W ostatnim czasie zespół przeszedł znaczącą ewolucję, kierując się w stronę mrocznej i dusznej elektroniki, wypełnionej analogowymi syntezatorami. Rozbój w biały dzień dąży teraz do połączenia tego estetycznego stylu z elementami techno i szeroko pojętej elektroniki.
Album “Sny bezsenne” ujrzał światło dziennie 26 kwietnia 2024.

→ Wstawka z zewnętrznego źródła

`timescale 1ns/100ps
module mult(	input clock, reset, nuke, 
		input [63:0] mcand, mplier,
		input start,
		output [63:0] product,
		output done
	   );
  	logic [63:0] mcand_out, mplier_out;
  	logic [(7*64)-1:0] internal_products, internal_mcands, internal_mpliers;
  	logic [6:0] internal_dones;
	mult_stage mstage [7:0]  (
		.clock(clock),
		.reset(reset),
		.nuke(nuke), 
		.product_in({internal_products,64'h0}),
		.mplier_in({internal_mpliers,mplier}),
		.mcand_in({internal_mcands,mcand}),
		.start({internal_dones,start}),
		.product_out({product,internal_products}),
		.mplier_out({mplier_out,internal_mpliers}),
		.mcand_out({mcand_out,internal_mcands}),
		.done({done,internal_dones})
	);
endmodule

Płyta zawiera 10 utworów, które stanowią kolejną podróż, tym razem przez świat snów i jawy. Inspirując się lawirowaniem pomiędzy tymi dwoma stanami świadomości, każdy utwór na płycie odzwierciedla różnorodne emocje i doznania, jakie towarzyszą ludzkiemu umysłowi w czasie bezsenności. Od hipnotycznych syntezatorowych melodii po głębokie, introspekcyjne teksty, “Sny bezsenne” chcą zanurzyć słuchaczy w atmosferę enigmatycznej rzeczywistości.
*****
Za produkcję odpowiada Jacek Sobiech (½ składu) oraz Paweł Konikiewicz. Teksty i linie melodyczne stworzone są przez Małgorzatę “Gouge” Ostoja-Sobiech.